How can I render HTML for relations custom recipe? I want to annotate relations in text which comes from HTML and without looking at actual rendered HTML it's not possible to annotate what goes where.

This is what I came up with but it shows spans instead of HTML even if there's html attribute together with text , and tokens attributes


import prodigy

from typing import Generator, TypedDict, Optional
import srsly
import bs4
from bs4 import BeautifulSoup, Tag
import en_core_web_sm

nlp = en_core_web_sm.load()

# from notebooks/prodigy.ipynb

def html_to_text(html: str) -> str:
    soup = BeautifulSoup(html, features="html.parser")
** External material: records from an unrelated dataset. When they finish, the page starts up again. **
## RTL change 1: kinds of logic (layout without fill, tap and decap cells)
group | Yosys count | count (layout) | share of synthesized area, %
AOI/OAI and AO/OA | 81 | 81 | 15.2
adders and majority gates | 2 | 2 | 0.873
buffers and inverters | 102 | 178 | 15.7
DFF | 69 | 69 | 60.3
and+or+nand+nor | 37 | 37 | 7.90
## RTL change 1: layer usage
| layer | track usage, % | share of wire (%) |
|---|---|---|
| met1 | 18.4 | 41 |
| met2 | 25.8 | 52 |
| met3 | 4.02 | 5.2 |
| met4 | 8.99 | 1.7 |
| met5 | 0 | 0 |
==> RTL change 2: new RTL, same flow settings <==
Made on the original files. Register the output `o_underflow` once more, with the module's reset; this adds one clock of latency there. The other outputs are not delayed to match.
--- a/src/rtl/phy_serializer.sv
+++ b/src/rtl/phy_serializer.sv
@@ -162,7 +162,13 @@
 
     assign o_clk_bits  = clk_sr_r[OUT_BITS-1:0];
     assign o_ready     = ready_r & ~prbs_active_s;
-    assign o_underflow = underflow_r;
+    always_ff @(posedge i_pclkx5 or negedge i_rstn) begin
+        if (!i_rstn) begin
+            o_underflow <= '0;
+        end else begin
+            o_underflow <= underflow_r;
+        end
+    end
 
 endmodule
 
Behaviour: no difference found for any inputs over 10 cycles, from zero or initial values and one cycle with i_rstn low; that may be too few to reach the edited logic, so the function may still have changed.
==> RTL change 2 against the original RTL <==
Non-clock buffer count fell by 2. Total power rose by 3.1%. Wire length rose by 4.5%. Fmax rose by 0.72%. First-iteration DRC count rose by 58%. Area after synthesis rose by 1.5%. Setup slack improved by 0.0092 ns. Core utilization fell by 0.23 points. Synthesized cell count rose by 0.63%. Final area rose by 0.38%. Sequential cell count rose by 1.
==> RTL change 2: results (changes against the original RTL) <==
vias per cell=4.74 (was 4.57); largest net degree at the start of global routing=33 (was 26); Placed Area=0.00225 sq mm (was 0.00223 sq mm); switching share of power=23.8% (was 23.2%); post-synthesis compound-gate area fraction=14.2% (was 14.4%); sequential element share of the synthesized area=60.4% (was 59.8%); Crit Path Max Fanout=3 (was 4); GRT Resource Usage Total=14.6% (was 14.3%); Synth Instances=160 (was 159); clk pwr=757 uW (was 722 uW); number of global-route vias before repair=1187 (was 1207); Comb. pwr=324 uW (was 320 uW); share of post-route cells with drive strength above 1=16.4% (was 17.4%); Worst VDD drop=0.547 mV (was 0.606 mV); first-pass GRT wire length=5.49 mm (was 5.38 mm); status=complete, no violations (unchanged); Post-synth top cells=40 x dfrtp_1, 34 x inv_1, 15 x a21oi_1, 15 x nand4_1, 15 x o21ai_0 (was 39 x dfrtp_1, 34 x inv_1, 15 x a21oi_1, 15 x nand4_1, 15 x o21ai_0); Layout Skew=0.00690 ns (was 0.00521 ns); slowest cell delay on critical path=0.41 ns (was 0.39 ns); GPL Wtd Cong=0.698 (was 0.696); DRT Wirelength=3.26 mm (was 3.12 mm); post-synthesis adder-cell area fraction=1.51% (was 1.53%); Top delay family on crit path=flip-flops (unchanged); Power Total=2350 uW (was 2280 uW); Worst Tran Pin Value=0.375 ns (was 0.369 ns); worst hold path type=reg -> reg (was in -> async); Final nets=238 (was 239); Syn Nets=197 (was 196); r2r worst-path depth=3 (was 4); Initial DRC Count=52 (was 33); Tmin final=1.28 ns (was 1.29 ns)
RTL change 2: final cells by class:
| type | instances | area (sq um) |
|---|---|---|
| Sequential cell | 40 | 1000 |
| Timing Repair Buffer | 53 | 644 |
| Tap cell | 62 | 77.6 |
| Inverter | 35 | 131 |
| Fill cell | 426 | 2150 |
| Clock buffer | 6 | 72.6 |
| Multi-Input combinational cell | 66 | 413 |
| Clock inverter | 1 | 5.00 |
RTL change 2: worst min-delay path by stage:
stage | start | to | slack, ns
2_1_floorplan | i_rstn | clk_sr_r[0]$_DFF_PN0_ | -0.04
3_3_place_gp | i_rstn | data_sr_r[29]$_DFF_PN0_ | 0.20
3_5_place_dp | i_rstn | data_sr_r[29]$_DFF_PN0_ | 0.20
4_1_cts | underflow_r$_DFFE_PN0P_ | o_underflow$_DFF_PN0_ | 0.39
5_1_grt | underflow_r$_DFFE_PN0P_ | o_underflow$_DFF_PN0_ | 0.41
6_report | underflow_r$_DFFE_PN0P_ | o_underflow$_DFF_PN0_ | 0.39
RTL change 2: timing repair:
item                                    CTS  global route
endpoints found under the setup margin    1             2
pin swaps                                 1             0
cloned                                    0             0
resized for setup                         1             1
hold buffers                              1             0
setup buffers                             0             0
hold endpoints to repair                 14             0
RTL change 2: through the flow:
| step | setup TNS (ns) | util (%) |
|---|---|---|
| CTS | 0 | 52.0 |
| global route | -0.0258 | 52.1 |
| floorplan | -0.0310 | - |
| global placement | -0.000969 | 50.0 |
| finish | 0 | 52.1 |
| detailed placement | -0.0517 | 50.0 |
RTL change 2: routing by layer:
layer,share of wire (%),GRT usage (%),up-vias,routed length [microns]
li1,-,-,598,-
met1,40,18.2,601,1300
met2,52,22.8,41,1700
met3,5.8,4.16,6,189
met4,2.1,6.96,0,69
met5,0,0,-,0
**config.mk**
```make
export PLATFORM = sky130hd
export DESIGN_NAME = rt_fetch_unit
export DESIGN_NICKNAME = d
export VERILOG_FILES = /design/src/rtl/rt_fetch_pkg.sv /design/src/rtl/rt_fetch_queue.sv /design/src/rtl/rt_fetch_unit.sv
export SDC_FILE = /design/constraint.sdc
export NUM_CORES = 1
export LEC_CHECK = 0
export CORE_ASPECT_RATIO = 0.8
export CORE_MARGIN = 1.5
export CORE_UTILIZATION = 45
export CTS_CLUSTER_SIZE = 30
export DETAILED_ROUTE_END_ITERATION = 10
export PLACE_DENSITY = 0.68
export SYNTH_ARGS = -nofsm -noshare
export SYNTH_HDL_FRONTEND = slang
export SYNTH_SLANG_ARGS = --single-unit
export TNS_END_PERCENT = 20
```
**constraint.sdc**
```tcl
create_clock -name clk_rt_50mhz -period 5.9 [get_ports clk_rt_50mhz]
set_input_delay 1.18 -clock clk_rt_50mhz [delete_from_list [all_inputs] [get_ports clk_rt_50mhz]]
set_output_delay 1.18 -clock clk_rt_50mhz [all_outputs]
set_load 0.01 [all_outputs]
```
**src/rtl/rt_fetch_pkg.sv**
```systemverilog
// Shared types and constants for the RT-core instruction fetch stage.
package rt_fetch_pkg;

  typedef enum logic [1:0] {
    S_IDLE    = 2'd0,
    S_REQ     = 2'd1,
    S_DISCARD = 2'd2
  } fetch_state_t;

  typedef struct packed {
    logic [15:0] pc;
    logic [15:0] data;
  } fetch_entry_t;

  localparam logic [15:0] INST_BYTES = 16'd2;

endpackage

```
**src/rtl/rt_fetch_queue.sv**
```systemverilog
// First-word-fall-through instruction queue holding {pc, data} pairs for the decoder.
module rt_fetch_queue
  import rt_fetch_pkg::*;
#(
  parameter int unsigned DEPTH = 4
) (
  input  logic                     clk_i,
  input  logic                     rst_n_i,
  input  logic                     push_i,
  input  fetch_entry_t             push_entry_i,
  input  logic                     pop_i,
  input  logic                     flush_i,
  output logic [$clog2(DEPTH):0]   count_o,
  output logic                     head_valid_o,
  output fetch_entry_t             head_o
);

  localparam int unsigned PW = $clog2(DEPTH);
  localparam logic [PW:0] FULL = DEPTH[PW:0];

  fetch_entry_t    mem_q [DEPTH];
  logic [PW-1:0]   rd_ptr_q;
  logic [PW-1:0]   wr_ptr_q;
  logic [PW:0]     count_q;
  logic            do_push;
  logic            do_pop;

  always_comb begin
    do_pop  = pop_i && (count_q != '0);
    do_push = push_i && ((count_q != FULL) || do_pop);
  end

  always_ff @(posedge clk_i or negedge rst_n_i) begin
    if (!rst_n_i) begin
      rd_ptr_q <= '0;
      wr_ptr_q <= '0;
      count_q  <= '0;
      for (int unsigned i = 0; i < DEPTH; i++) begin
        mem_q[i] <= '0;
      end
    end else if (flush_i) begin
      rd_ptr_q <= '0;
      wr_ptr_q <= '0;
      count_q  <= '0;
    end else begin
      if (do_push) begin
        mem_q[wr_ptr_q] <= push_entry_i;
        wr_ptr_q        <= wr_ptr_q + 1'b1;
      end
      if (do_pop) begin
        rd_ptr_q <= rd_ptr_q + 1'b1;
      end
      unique case ({do_push, do_pop})
        2'b10:   count_q <= count_q + 1'b1;
        2'b01:   count_q <= count_q - 1'b1;
        default: count_q <= count_q;
      endcase
    end
  end

  // Head is forced to zero while empty so stale entries never leak to the decoder.
  always_comb begin
    count_o      = count_q;
    head_valid_o = (count_q != '0);
    head_o       = head_valid_o ? mem_q[rd_ptr_q] : '0;
  end

endmodule

```
**src/rtl/rt_fetch_unit.sv**
```systemverilog
// RT-core fetch stage: one outstanding I-cache request, FWFT instruction queue,
// redirect handling with discard of a response that cannot be withdrawn.
module rt_fetch_unit
  import rt_fetch_pkg::*;
#(
  parameter int unsigned QUEUE_DEPTH = 4,
  parameter logic [15:0] RESET_PC    = 16'h0000
) (
  input  logic                          clk_rt_50mhz,
  input  logic                          rst_n,
  input  logic                          fetch_enable,
  input  logic                          redirect_valid,
  input  logic [15:0]                   redirect_pc,
  output logic                          ic_req,
  output logic [15:0]                   ic_addr,
  input  logic [15:0]                   ic_data,
  input  logic                          ic_ready,
  input  logic                          ic_hit,
  output logic                          inst_valid,
  output logic [15:0]                   inst_data,
  output logic [15:0]                   inst_pc,
  input  logic                          inst_ready,
  output logic [15:0]                   fetch_pc,
  output logic [$clog2(QUEUE_DEPTH):0]  queue_count,
  output logic [31:0]                   stall_cycles,
  output logic [31:0]                   miss_fetches
);

  localparam int unsigned CW = $clog2(QUEUE_DEPTH) + 1;
  localparam logic [CW-1:0] QFULL = QUEUE_DEPTH[CW-1:0];

  fetch_state_t  state_q;
  logic          ic_req_q;
  logic [15:0]   ic_addr_q;
  logic [15:0]   fetch_pc_q;
  logic [31:0]   stall_q;
  logic [31:0]   miss_q;

  logic [15:0]   redirect_target;
  logic          issue_ok;
  logic          push;
  logic          pop;
  logic          stall_tick;
  logic          miss_tick;
  fetch_entry_t  push_entry;
  fetch_entry_t  head;
  logic [CW-1:0] count;
  logic          head_valid;

  always_comb begin
    redirect_target = redirect_pc & 16'hFFFE;
    issue_ok        = fetch_enable && (count < QFULL) && !redirect_valid;
    push            = (state_q == S_REQ) && ic_ready && !redirect_valid;
    pop             = head_valid && inst_ready;
    stall_tick      = (state_q != S_IDLE) && !ic_ready;
    miss_tick       = push && !ic_hit;
    push_entry      = '{pc: fetch_pc_q, data: ic_data};
  end

  rt_fetch_queue #(
    .DEPTH(QUEUE_DEPTH)
  ) u_queue (
    .clk_i        (clk_rt_50mhz),
    .rst_n_i      (rst_n),
    .push_i       (push),
    .push_entry_i (push_entry),
    .pop_i        (pop),
    .flush_i      (redirect_valid),
    .count_o      (count),
    .head_valid_o (head_valid),
    .head_o       (head)
  );

  always_ff @(posedge clk_rt_50mhz or negedge rst_n) begin
    if (!rst_n) begin
      state_q    <= S_IDLE;
      ic_req_q   <= 1'b0;
      ic_addr_q  <= '0;
      fetch_pc_q <= RESET_PC;
      stall_q    <= '0;
      miss_q     <= '0;
    end else begin
      if (stall_tick && (stall_q != '1)) stall_q <= stall_q + 32'd1;
      if (miss_tick && (miss_q != '1))   miss_q  <= miss_q + 32'd1;

      unique case (state_q)
        S_IDLE: begin
          if (redirect_valid) begin
            fetch_pc_q <= redirect_target;
          end else if (issue_ok) begin
            state_q   <= S_REQ;
            ic_req_q  <= 1'b1;
            ic_addr_q <= fetch_pc_q;
          end
        end
        S_REQ: begin
          // A redirect cannot withdraw the request; the reply is dropped instead.
          if (redirect_valid) begin
            fetch_pc_q <= redirect_target;
            if (ic_ready) begin
              state_q  <= S_IDLE;
              ic_req_q <= 1'b0;
            end else begin
              state_q  <= S_DISCARD;
            end
          end else if (ic_ready) begin
            fetch_pc_q <= fetch_pc_q + INST_BYTES;
            state_q    <= S_IDLE;
            ic_req_q   <= 1'b0;
          end
        end
        S_DISCARD: begin
          if (redirect_valid) fetch_pc_q <= redirect_target;
          if (ic_ready) begin
            state_q  <= S_IDLE;
            ic_req_q <= 1'b0;
          end
        end
        default: begin
          state_q  <= S_IDLE;
          ic_req_q <= 1'b0;
        end
      endcase
    end
  end

  always_comb begin
    ic_req       = ic_req_q;
    ic_addr      = ic_addr_q;
    fetch_pc     = fetch_pc_q;
    queue_count  = count;
    inst_valid   = head_valid;
    inst_data    = head.data;
    inst_pc      = head.pc;
    stall_cycles = stall_q;
    miss_fetches = miss_q;
  end

endmodule

```
File: config.mk
export PLATFORM = sky130hd
export DESIGN_NAME = clint_axi_router
export DESIGN_NICKNAME = d
export VERILOG_FILES = /design/src/rtl/clint_axi_pkg.sv /design/src/rtl/clint_axi_skid.sv /design/src/rtl/clint_axi_router.sv
export SDC_FILE = /design/constraint.sdc
export NUM_CORES = 1
export LEC_CHECK = 0
export BUFFER_PORTS_ARGS = -buffer_cell sky130_fd_sc_hd__buf_2
export CAP_MARGIN = 10
export CORE_AREA = 2 2 168 170
export DETAILED_ROUTE_END_ITERATION = 12
export DIE_AREA = 0 0 170 172
export SLEW_MARGIN = 5
export SYNTH_ARGS = -nofsm -noshare
export SYNTH_HDL_FRONTEND = slang
export SYNTH_HIERARCHICAL = 1
export SYNTH_SLANG_ARGS = --single-unit
File: constraint.sdc
create_clock -name aclk -period 6.5 [get_ports aclk]
set_input_delay 1.3 -clock aclk [delete_from_list [all_inputs] [get_ports aclk]]
set_output_delay 1.3 -clock aclk [all_outputs]
set_load 0.05 [all_outputs]
File: src/rtl/clint_axi_pkg.sv
// Shared types for the CLINT-side AXI4 router: response codes, decode targets,
// FSM state encodings and the address decode helper.
package clint_axi_pkg;

    localparam logic [1:0] AXI_RESP_OKAY   = 2'b00;
    localparam logic [1:0] AXI_RESP_EXOKAY = 2'b01;
    localparam logic [1:0] AXI_RESP_SLVERR = 2'b10;
    localparam logic [1:0] AXI_RESP_DECERR = 2'b11;

    typedef enum logic [1:0] {
        TGT_CLINT,
        TGT_MEM,
        TGT_ERR
    } target_e;

    typedef enum logic [1:0] {
        W_IDLE,
        W_ADDR,
        W_DATA,
        W_RESP
    } wstate_e;

    typedef enum logic [1:0] {
        R_IDLE,
        R_ADDR,
        R_DATA
    } rstate_e;

    // The CLINT window wins over the memory window if the two ever overlap.
    function automatic target_e decodeTarget(
        input logic [31:0] addr,
        input logic [31:0] clintBase,
        input logic [31:0] clintMask,
        input logic [31:0] memBase,
        input logic [31:0] memMask
    );
        if ((addr & clintMask) == clintBase) begin
            return TGT_CLINT;
        end else if ((addr & memMask) == memBase) begin
            return TGT_MEM;
        end else begin
            return TGT_ERR;
        end
    endfunction

endpackage

File: src/rtl/clint_axi_skid.sv
// One-entry valid/ready holding buffer; catches single-cycle response pulses
// from a downstream slave and presents them until the upstream master takes them.
module clint_axi_skid #(
    parameter int WIDTH = 2
) (
    input  logic             aclk,
    input  logic             areset,
    input  logic             i_inValid,
    input  logic [WIDTH-1:0] i_inData,
    output logic             o_inReady,
    output logic             o_outValid,
    output logic [WIDTH-1:0] o_outData,
    input  logic             i_outReady
);

    logic             r_held;
    logic [WIDTH-1:0] r_data;

    // A new entry may replace the held one in the same cycle it drains.
    assign o_inReady  = ~r_held | i_outReady;
    assign o_outValid = r_held;
    assign o_outData  = r_data;

    always_ff @(posedge aclk) begin
        if (areset) begin
            r_held <= 1'b0;
            r_data <= '0;
        end else if (i_inValid && o_inReady) begin
            r_held <= 1'b1;
            r_data <= i_inData;
        end else if (i_outReady) begin
            r_held <= 1'b0;
        end
    end

endmodule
    # kill all script and style elements
    for script in soup(["script", "style"]):
        script.extract()    # rip it out

    # get text
    text = soup.get_text()
    return text

def body_only(html: str) -> Tag | bs4.element.NavigableString | None:
    soup = BeautifulSoup(html, features="html.parser")
    # kill all script and style elements
    for script in soup(["script", "style"]):
        script.extract()    # rip it out
    body = soup.find('body')
    return body

class Example(TypedDict):
    html: str
    text: str

def g(data: Example) -> Optional[Example]:
    body = body_only(data['html'])
    if body is not None:
        # Keep only body because page HTML breaks prodigy CSS
        example: Example = {"html": str(body),  # XXX 123 does not typecheck though
                            "text": html_to_text(body.get_text())}
        return example
    return None

def text_to_tokens(text):
    doc = nlp(text)
    id = 0
    tokens = []
    for tok in doc:
        # {"text": "My", "start": 0, "end": 2, "id": 0, "ws": true},
        t = {"text": tok.text, "start": tok.idx, "end": tok.idx +
             len(tok.text), "id": id, "ws": tok.is_space}
        # print(t)
        id = id + 1
        # break
    return tokens

def load_my_custom_stream(source: str = "b.jsonl") -> Generator:
    for data in srsly.read_jsonl(source):
        b = g(data)
        if b is not None:
            tokens = text_to_tokens(b['text'])
            yield {"html": b['html'], "text": b['text'], "tokens": tokens}

blocks = [
    {"view_id": "relations"}

    dataset=("Dataset to save answers to", "positional", None, str),
    view_id=("Annotation interface", "option", "v", str),
    source=("Source JSONL file", "option", "s", str)
def my_custom_recipe(dataset, view_id="html", source="./notebooks/b.jsonl"):  # TODO remove view_id
    # Load your own streams from anywhere you want
    stream = load_my_custom_stream(source)

    def update(examples):
        # This function is triggered when Prodigy receives annotations
        print(f"Received {len(examples)} annotations!")

    return {
        "view_id": "blocks",
        "dataset": dataset,  # Name of dataset to save annotations
        "stream": stream,  # Incoming stream of examples
        "config": {"blocks": blocks,
                   "labels": ["Within the", "Near the"],
                   "relations_span_labels": ["PATHOLOGY", "DESCRIPTOR", "LOCATION"]}

I think the tokeniser that you're using is generating a bunch of newline characters that you're not interested in, but the only way to confirm for me is to try and run this locally. Do you have a bit of data that you can share so that I may replicate your situation locally on my machine? It would also help to know the versions of the Python packages that you're using.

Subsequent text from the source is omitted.